After 24 years as a researcher at Bell Labs, in 2002 Stroustrup became a professor at Texas A&M University, where he holds the College of Engineering Chair in Computer Science. The experience has given him insight into the all-important task of educating tomorrow’s software developers.

In this interview he speaks frankly about the challenges and problems – and improvements being made – in computer science programs. Among issues like perceptions of offshoring and the need to balance the theoretical with the practical, he addresses complaints by tech companies about the lack of fully qualified CS graduates.

He notes that “The US industry could absorb more good developers than there are currently students enrolled in IT-related programs – but not all of those programs and all of those students would qualify as ‘good’ in this context.”

He also talks about CS programs’ overemphasis on Java, echoing an earlier Datamation interview of Robert Dewar, a CS professor at New York University.
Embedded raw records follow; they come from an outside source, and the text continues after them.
$ cat src/dummy_end.sv
`timescale 1ns/100ps
`default_nettype none
`default_nettype wire

$ cat src/drps_pkg.sv
`default_nettype none
package drps_pkg;

  // ----------------------------------------------------------------
  // timing
  // ----------------------------------------------------------------
  localparam int CLK_MHZ = 100;
  localparam int PG_DELAY_US = 60;
  localparam int PG_DELAY_CYC = PG_DELAY_US * CLK_MHZ;
  localparam int POS_SS_US = 500;
  localparam int POS_SS_CYC = POS_SS_US * CLK_MHZ;
  localparam int OVL_MS = 32;
  localparam int OVL_CYC = OVL_MS * 1000 * CLK_MHZ;
  localparam int CNT_W = 22;

  // ----------------------------------------------------------------
  // serial interface
  // ----------------------------------------------------------------
  localparam logic [6:0] I2C_DEV_ADDR = 7'h3e;

  // ----------------------------------------------------------------
  // register map
  // ----------------------------------------------------------------
  localparam logic [7:0] ADDR_POS_SET = 8'h00;
  localparam logic [7:0] ADDR_NEG_SET = 8'h01;
  localparam logic [7:0] ADDR_APP_CTRL = 8'h03;
  localparam logic [7:0] ADDR_ILIM_CTRL = 8'h04;
  localparam logic [7:0] ADDR_WPROT = 8'h21;
  localparam logic [4:0] POS_SET_RST = 5'h0e;
  localparam logic [4:0] NEG_SET_RST = 5'h0e;
  localparam logic [7:0] APP_CTRL_RST = 8'h43;
  localparam logic ILIM_SEL_RST = 1'b0;
  localparam logic [7:0] WPROT_RST = 8'h00;
  localparam logic [7:0] WPROT_KEY = 8'h4c;
  localparam int APP_MODE_LO = 6;
  localparam int APP_NEG_EN = 4;
  localparam int APP_POS_EN = 3;
  localparam int APP_POS_DIS = 1;
  localparam int APP_NEG_DIS = 0;
  localparam int ILIM_SEL_BIT = 4;
  localparam logic [1:0] MODE_40 = 2'h0;
  localparam logic [1:0] MODE_80 = 2'h1;
  localparam logic [1:0] MODE_100 = 2'h2;
  localparam logic [1:0] MODE_BAD = 2'h3;

  // ----------------------------------------------------------------
  // voltage arithmetic in millivolts
  // ----------------------------------------------------------------
  localparam logic [4:0] SET_MAX_CODE = 5'h14;
  localparam logic [12:0] SET_BASE_MV = 13'hfa0;
  localparam logic [12:0] SET_STEP_MV = 13'h064;
  localparam logic [12:0] HEAD_LOW_MV = 13'h0c8;
  localparam logic [12:0] HEAD_HIGH_MV = 13'h12c;

  // ----------------------------------------------------------------
  // synchroniser bit positions
  // ----------------------------------------------------------------
  localparam int SYNC_W = 14;
  localparam int SY_SCL = 0;
  localparam int SY_SDA = 1;
  localparam int SY_PEN = 2;
  localparam int SY_NEN = 3;
  localparam int SY_VSTART = 4;
  localparam int SY_VSTOP = 5;
  localparam int SY_B12 = 6;
  localparam int SY_PG = 7;
  localparam int SY_OVPT = 8;
  localparam int SY_OVPR = 9;
  localparam int SY_P60 = 10;
  localparam int SY_PLIM = 11;
  localparam int SY_HOT = 12;
  localparam int SY_COOL = 13;

  // ----------------------------------------------------------------
  // states
  // ----------------------------------------------------------------
  typedef enum logic [3:0] {
    DRPS_OFF = 4'h1,
    DRPS_BOOST_SS = 4'h2,
    DRPS_PG_WAIT = 4'h4,
    DRPS_RUN = 4'h8
  } drps_seq_e;

  typedef enum logic [4:0] {
    DRPS_I_IDLE = 5'h01,
    DRPS_I_DEV = 5'h02,
    DRPS_I_REGA = 5'h04,
    DRPS_I_WDAT = 5'h08,
    DRPS_I_RDAT = 5'h10
  } drps_i2c_e;

  // codes above the top step clamp to the top step
  function automatic logic [12:0] drps_code_to_mv(input logic [4:0] code);
    logic [4:0] c;
    c = (code > SET_MAX_CODE) ? SET_MAX_CODE : code;
    return SET_BASE_MV + 13'(c) * SET_STEP_MV;
  endfunction : drps_code_to_mv

endpackage : drps_pkg
`default_nettype wire

$ cat src/drps_i2c_slave.sv
`timescale 1ns/100ps
`default_nettype none
module drps_i2c_slave
(
  input wire logic sys_clk,
  input wire logic reset,
  input wire logic scl,
  input wire logic sda,
  input wire logic [7:0] rd_data,
  output logic [7:0] reg_ptr,
  output logic wr_stb,
  output logic [7:0] wr_data,
  output logic sda_oe
);

  typedef struct packed {
    drps_pkg::drps_i2c_e st;
    logic scl_p;
    logic sda_p;
    logic [3:0] cnt;
    logic [7:0] sh;
    logic [7:0] ptr;
    logic rw;
    logic oe;
    logic stb;
    logic [7:0] wdat;
  } drps_i2c_s;

  drps_i2c_s q;
  drps_i2c_s d;
  logic start;
  logic stop;
  logic rise;
  logic fall;

  always_comb
  begin
    d = q;
    d.stb = 1'b0;
    d.scl_p = scl;
    d.sda_p = sda;
    start = scl & q.scl_p & q.sda_p & ~sda;
    stop = scl & q.scl_p & ~q.sda_p & sda;
    rise = scl & ~q.scl_p;
    fall = ~scl & q.scl_p;
    if (start)
    begin
      d.st = drps_pkg::DRPS_I_DEV;
      d.cnt = 4'h0;
      d.oe = 1'b0;
    end
    else if (stop)
    begin
      d.st = drps_pkg::DRPS_I_IDLE;
      d.oe = 1'b0;
    end
    else if (rise)
    begin
      unique case (q.st)
        drps_pkg::DRPS_I_IDLE: ;
        drps_pkg::DRPS_I_DEV, drps_pkg::DRPS_I_REGA, drps_pkg::DRPS_I_WDAT:
        begin
          if (q.cnt < 4'h8)
          begin
            d.sh = {q.sh[6:0], sda};
            d.cnt = q.cnt + 4'h1;
          end
        end
        drps_pkg::DRPS_I_RDAT:
        begin
          if (q.cnt < 4'h8)
            d.cnt = q.cnt + 4'h1;
          else if (q.cnt == 4'h8)
          begin
            // master nack ends the read until the next start
            if (sda)
              d.st = drps_pkg::DRPS_I_IDLE;
            else
            begin
              d.ptr = q.ptr + 8'h01;
              d.cnt = 4'h9;
            end
          end
        end
      endcase
    end
    else if (fall)
    begin
      unique case (q.st)
        drps_pkg::DRPS_I_IDLE: ;
        drps_pkg::DRPS_I_DEV:
        begin
          if (q.cnt == 4'h8)
          begin
            if (q.sh[7:1] == drps_pkg::I2C_DEV_ADDR)
            begin
              d.oe = 1'b1;
              d.rw = q.sh[0];
              d.cnt = 4'h9;
            end
            else
              d.st = drps_pkg::DRPS_I_IDLE;
          end
          else if (q.cnt == 4'h9)
          begin
            d.cnt = 4'h0;
            if (q.rw)
            begin
              d.st = drps_pkg::DRPS_I_RDAT;
              d.sh = rd_data;
              d.oe = ~rd_data[7];
            end
            else
            begin
              d.st = drps_pkg::DRPS_I_REGA;
              d.oe = 1'b0;
            end
          end
        end
        drps_pkg::DRPS_I_REGA:
        begin
          if (q.cnt == 4'h8)
          begin
            d.ptr = q.sh;
            d.oe = 1'b1;
            d.cnt = 4'h9;
          end
          else if (q.cnt == 4'h9)
          begin
            d.oe = 1'b0;
            d.cnt = 4'h0;
            d.st = drps_pkg::DRPS_I_WDAT;
          end
        end
        drps_pkg::DRPS_I_WDAT:
        begin
          if (q.cnt == 4'h8)
          begin
            d.stb = 1'b1;
            d.wdat = q.sh;
            d.oe = 1'b1;
            d.cnt = 4'h9;
          end
          else if (q.cnt == 4'h9)
          begin
            d.oe = 1'b0;
            d.cnt = 4'h0;
            d.ptr = q.ptr + 8'h01;
          end
        end
        drps_pkg::DRPS_I_RDAT:
        begin
          if (q.cnt == 4'h8)
            d.oe = 1'b0;
          else if (q.cnt == 4'h9)
          begin
            d.sh = rd_data;
            d.oe = ~rd_data[7];
            d.cnt = 4'h0;
          end
          else
          begin
            d.sh = {q.sh[6:0], 1'b0};
            d.oe = ~q.sh[6];
          end
        end
      endcase
    end
  end

  always_ff @(posedge sys_clk or posedge reset)
  begin
    if (reset)
      q <= '{st: drps_pkg::DRPS_I_IDLE, scl_p: 1'b1, sda_p: 1'b1, default: '0};
    else
      q <= d;
  end

  assign reg_ptr = q.ptr;
  assign wr_stb = q.stb;
  assign wr_data = q.wdat;
  assign sda_oe = q.oe;

endmodule : drps_i2c_slave
`default_nettype wire

$ cat src/dual_rail_power_sequencer.sv
// Behaviour
// boost starts first when enabled out of lockout, then the requested rail
// boost off when both enables low or input under lockout stop level
// below 1.2V boost uses fixed on-time pulses, above it valley limiting; code asserts valley limiting only in boost soft-start
// wait 60us after boost power good before regulator and pump run
// positive regulator soft-starts over typically 500us, held while limit hit
// pump current limit chosen by mode field bits 7:6 of application control
// application control bit 4 enables negative rail, bit 3 positive rail
// write-protect register at 0x21 guards the two register enable bits
// a register rail enable also turns on the shared boost stage
// one enable low stops only its own rail, boost keeps running
// discharge bits pull a rail to ground during its power-down; code discharges only on enable low or lockout
// boost target is larger setting plus 200mV, or 300mV in 100mA mode
// rail settings span 4V to 6V in 100mV steps, default 5.4V
// lockout below 2.2V, released only once input reaches 2.4V
// serial interface works in lockout, registers reset only at power-on
// boost stops switching at 7.3V, resumes 0.12V below that
// positive current limit 370mA or 270mA chosen by bit 4 at 0x04
// positive rail below 60 percent for 32ms shuts the device down
// shutdown above 140C, restart through soft-start below about 120C
// slave answers at address 0111110, direction bit 0 write, 1 read
// start and stop detected as sda edges while scl is high
// boost rail under 1.2V in a short forces restart of boost soft-start
// mode field 00 is 40mA, 01 is 80mA default, 10 is 100mA
// register address advances by one after each acknowledged byte
// protected enable bits keep their value, other fields stay writable
// rail enable is pin or register bit, and no active fault
`timescale 1ns/100ps
`default_nettype none
module dual_rail_power_sequencer
#(
  parameter int PG_CYC = drps_pkg::PG_DELAY_CYC,
  parameter int SS_CYC = drps_pkg::POS_SS_CYC,
  parameter int OVL_CYC = drps_pkg::OVL_CYC,
  parameter logic [1:0] ILIM_ID = 2'h2 // arbitrary value
)
(
  input wire logic sys_clk,
  input wire logic reset,
  input wire logic scl_in,
  input wire logic sda_in,
  output logic sda_out,
  output logic sda_oe,
  input wire logic pos_rail_enable,
  input wire logic neg_rail_enable,
  input wire logic vin_above_start,
  input wire logic vin_above_stop,
  input wire logic boost_above_1v2,
  input wire logic boost_power_good,
  input wire logic boost_ovp_trip,
  input wire logic boost_ovp_release,
  input wire logic pos_below_60pct,
  input wire logic pos_limit_hit,
  input wire logic temp_over_hot,
  input wire logic temp_below_cool,
  output logic lockout,
  output logic boost_enable,
  output logic boost_fixed_on,
  output logic boost_valley_limit,
  output logic boost_switch_en,
  output logic [12:0] boost_target_mv,
  output logic pos_reg_enable,
  output logic pos_softstart,
  output logic pos_ilim_low,
  output logic [4:0] pos_set_code,
  output logic pump_enable,
  output logic [1:0] pump_ilim_mode,
  output logic [4:0] neg_set_code,
  output logic pos_discharge_on,
  output logic neg_discharge_on
);

  localparam int CW = drps_pkg::CNT_W;
  localparam logic [CW-1:0] PG_LAST = CW'(PG_CYC - 1);
  localparam logic [CW-1:0] SS_LAST = CW'(SS_CYC - 1);
  localparam logic [CW-1:0] OVL_LAST = CW'(OVL_CYC - 1);

  typedef struct packed {
    logic [drps_pkg::SYNC_W-1:0] s1;
    logic [drps_pkg::SYNC_W-1:0] s2;
    drps_pkg::drps_seq_e st;
    logic [CW-1:0] dly;
    logic [CW-1:0] ss_cnt;
    logic [CW-1:0] ovl_cnt;
    logic lock;
    logic hot;
    logic ovp;
    logic ovl_trip;
    logic [4:0] pos_set;
    logic [4:0] neg_set;
    logic [7:0] app;
    logic ilim;
    logic [7:0] wprot;
    logic boost_en;
    logic fixed_on;
    logic valley;
    logic sw_en;
    logic [12:0] target;
    logic pos_on;
    logic pos_ss;
    logic pump_on;
    logic pdis;
    logic ndis;
  } drps_top_s;

  drps_top_s q;
  drps_top_s d;
  logic [drps_pkg::SYNC_W-1:0] s;
  logic pos_req;
  logic neg_req;
  logic fault;
  logic [7:0] rd_data;
  logic [7:0] reg_ptr;
  logic wr_stb;
  logic [7:0] wr_data;
  logic [12:0] pos_mv;
  logic [12:0] neg_mv;

  // ----------------------------------------------------------------
  // serial register access
  // ----------------------------------------------------------------
  drps_i2c_slave u_i2c
  (
    .sys_clk(sys_clk),
    .reset(reset),
    .scl(s[drps_pkg::SY_SCL]),
    .sda(s[drps_pkg::SY_SDA]),
    .rd_data(rd_data),
    .reg_ptr(reg_ptr),
    .wr_stb(wr_stb),
    .wr_data(wr_data),
    .sda_oe(sda_oe)
  );

  assign s = q.s2;
  assign pos_req = s[drps_pkg::SY_PEN] | q.app[drps_pkg::APP_POS_EN];
  assign neg_req = s[drps_pkg::SY_NEN] | q.app[drps_pkg::APP_NEG_EN];
  assign fault = q.lock | q.hot | q.ovl_trip;
  assign pos_mv = drps_pkg::drps_code_to_mv(q.pos_set);
  assign neg_mv = drps_pkg::drps_code_to_mv(q.neg_set);

  // ----------------------------------------------------------------
  // sequencing and registers
  // ----------------------------------------------------------------
  always_comb
  begin
    d = q;
    d.s1 = {temp_below_cool, temp_over_hot, pos_limit_hit, pos_below_60pct,
            boost_ovp_release, boost_ovp_trip, boost_power_good, boost_above_1v2,
            vin_above_stop, vin_above_start, neg_rail_enable, pos_rail_enable,
            sda_in, scl_in};
    d.s2 = q.s1;
    if (!s[drps_pkg::SY_VSTOP])
      d.lock = 1'b1;
    else if (s[drps_pkg::SY_VSTART])
      d.lock = 1'b0;
    if (s[drps_pkg::SY_HOT])
      d.hot = 1'b1;
    else if (s[drps_pkg::SY_COOL])
      d.hot = 1'b0;
    if (s[drps_pkg::SY_OVPT])
      d.ovp = 1'b1;
    else if (s[drps_pkg::SY_OVPR])
      d.ovp = 1'b0;
    unique case (q.st)
      drps_pkg::DRPS_OFF:
        if (pos_req | neg_req)
          d.st = drps_pkg::DRPS_BOOST_SS;
      drps_pkg::DRPS_BOOST_SS:
        if (s[drps_pkg::SY_PG])
        begin
          d.st = drps_pkg::DRPS_PG_WAIT;
          d.dly = '0;
        end
      drps_pkg::DRPS_PG_WAIT:
        if (q.dly == PG_LAST)
          d.st = drps_pkg::DRPS_RUN;
        else
          d.dly = q.dly + CW'(1);
      drps_pkg::DRPS_RUN:
        if (!s[drps_pkg::SY_B12])
          d.st = drps_pkg::DRPS_BOOST_SS;
    endcase
    if (!(pos_req | neg_req) || fault)
      d.st = drps_pkg::DRPS_OFF;
    d.boost_en = (d.st != drps_pkg::DRPS_OFF);
    d.fixed_on = d.boost_en & ~s[drps_pkg::SY_B12];
    d.valley = (d.st == drps_pkg::DRPS_BOOST_SS) & s[drps_pkg::SY_B12];
    d.sw_en = d.boost_en & ~d.ovp;
    d.pos_on = (d.st == drps_pkg::DRPS_RUN) & pos_req;
    d.pump_on = (d.st == drps_pkg::DRPS_RUN) & neg_req;
    if (!d.pos_on)
      d.ss_cnt = '0;
    else if (q.ss_cnt != SS_LAST && !s[drps_pkg::SY_PLIM])
      d.ss_cnt = q.ss_cnt + CW'(1);
    d.pos_ss = d.pos_on & (d.ss_cnt != SS_LAST);
    if (q.pos_on && s[drps_pkg::SY_P60])
    begin
      if (q.ovl_cnt == OVL_LAST)
        d.ovl_trip = 1'b1;
      else
        d.ovl_cnt = q.ovl_cnt + CW'(1);
    end
    else
    begin
      d.ovl_cnt = '0;
      // trip is cleared by dropping both enables, a new trip wins
      if (!(pos_req | neg_req))
        d.ovl_trip = 1'b0;
    end
    d.target = ((pos_mv > neg_mv) ? pos_mv : neg_mv) +
               ((q.app[7:6] == drps_pkg::MODE_100) ?
                drps_pkg::HEAD_HIGH_MV : drps_pkg::HEAD_LOW_MV);
    d.pdis = q.app[drps_pkg::APP_POS_DIS] & ~d.pos_on & (~pos_req | q.lock);
    d.ndis = q.app[drps_pkg::APP_NEG_DIS] & ~d.pump_on & (~neg_req | q.lock);
    if (wr_stb)
    begin
      // registers ignore lockout, only reset clears them
      unique case (reg_ptr)
        drps_pkg::ADDR_POS_SET: d.pos_set = wr_data[4:0];
        drps_pkg::ADDR_NEG_SET: d.neg_set = wr_data[4:0];
        drps_pkg::ADDR_APP_CTRL:
        begin
          d.app[5] = wr_data[5];
          d.app[2:0] = wr_data[2:0];
          if (wr_data[7:6] != drps_pkg::MODE_BAD)
            d.app[7:6] = wr_data[7:6];
          if (q.wprot == drps_pkg::WPROT_KEY)
            d.app[4:3] = wr_data[4:3];
        end
        drps_pkg::ADDR_ILIM_CTRL: d.ilim = wr_data[drps_pkg::ILIM_SEL_BIT];
        drps_pkg::ADDR_WPROT: d.wprot = wr_data;
        default: ;
      endcase
    end
  end

  always_comb
  begin
    unique case (reg_ptr)
      drps_pkg::ADDR_POS_SET: rd_data = {3'h0, q.pos_set};
      drps_pkg::ADDR_NEG_SET: rd_data = {3'h0, q.neg_set};
      drps_pkg::ADDR_APP_CTRL: rd_data = q.app;
      drps_pkg::ADDR_ILIM_CTRL: rd_data = {3'h0, q.ilim, 2'h0, ILIM_ID};
      drps_pkg::ADDR_WPROT: rd_data = q.wprot;
      default: rd_data = 8'h00;
    endcase
  end

  always_ff @(posedge sys_clk or posedge reset)
  begin
    if (reset)
      q <= '{st: drps_pkg::DRPS_OFF, lock: 1'b1, pos_set: drps_pkg::POS_SET_RST,
             neg_set: drps_pkg::NEG_SET_RST, app: drps_pkg::APP_CTRL_RST,
             ilim: drps_pkg::ILIM_SEL_RST, wprot: drps_pkg::WPROT_RST,
             default: '0};
    else
      q <= d;
  end

  assign sda_out = 1'b0;
  assign lockout = q.lock;
  assign boost_enable = q.boost_en;
  assign boost_fixed_on = q.fixed_on;
  assign boost_valley_limit = q.valley;
  assign boost_switch_en = q.sw_en;
  assign boost_target_mv = q.target;
  assign pos_reg_enable = q.pos_on;
  assign pos_softstart = q.pos_ss;
  assign pos_ilim_low = q.ilim;
  assign pos_set_code = q.pos_set;
  assign pump_enable = q.pump_on;
  assign pump_ilim_mode = q.app[7:6];
  assign neg_set_code = q.neg_set;
  assign pos_discharge_on = q.pdis;
  assign neg_discharge_on = q.ndis;
endmodule : dual_rail_power_sequencer
`default_nettype wire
Yet while Stroustrup agrees that Java has been used to dumb down CS programs, ultimately, “the problem is one of attitude, more than an issue of programming language.”

Despite these concerns, Stroustrup brings a degree of optimism to the process of improving CS programs. He notes that he’s not alone in wanting change, that many people and organizations are working to revise and upgrade CS studies. It will take time to know the optimal mix of techniques and subjects, yet great energy is going into the effort all over academia – a vital process if the US is to continue to be competitive in software development.

Bjarne Stroustrup, designer of the C++ programming language
Bjarne Stroustrup

It’s interesting that you left a full-time research job with Bell Labs to take a teaching post — some might consider a research job to be development Nirvana, with no student meetings, no university demands. What motivated you to become a professor?

Bell Labs was broken up into Lucent Bell Labs and AT&T Labs. The old Bell Labs (AT&T Bell Labs) was indeed remarkably close to the ideal for practical research aimed at changing the world for the better and I’m often “homesick” for it. Unfortunately, it no longer exists.

Its successor organizations – especially AT&T Labs, with which I’m still associated as an AT&T Fellow – tried hard to live up to the high standard set by Bell labs, but that was not easy. Part of the “secret” of Bell labs was a unique mix of practicality and a stable long time horizon for promising ideas – often 10 years.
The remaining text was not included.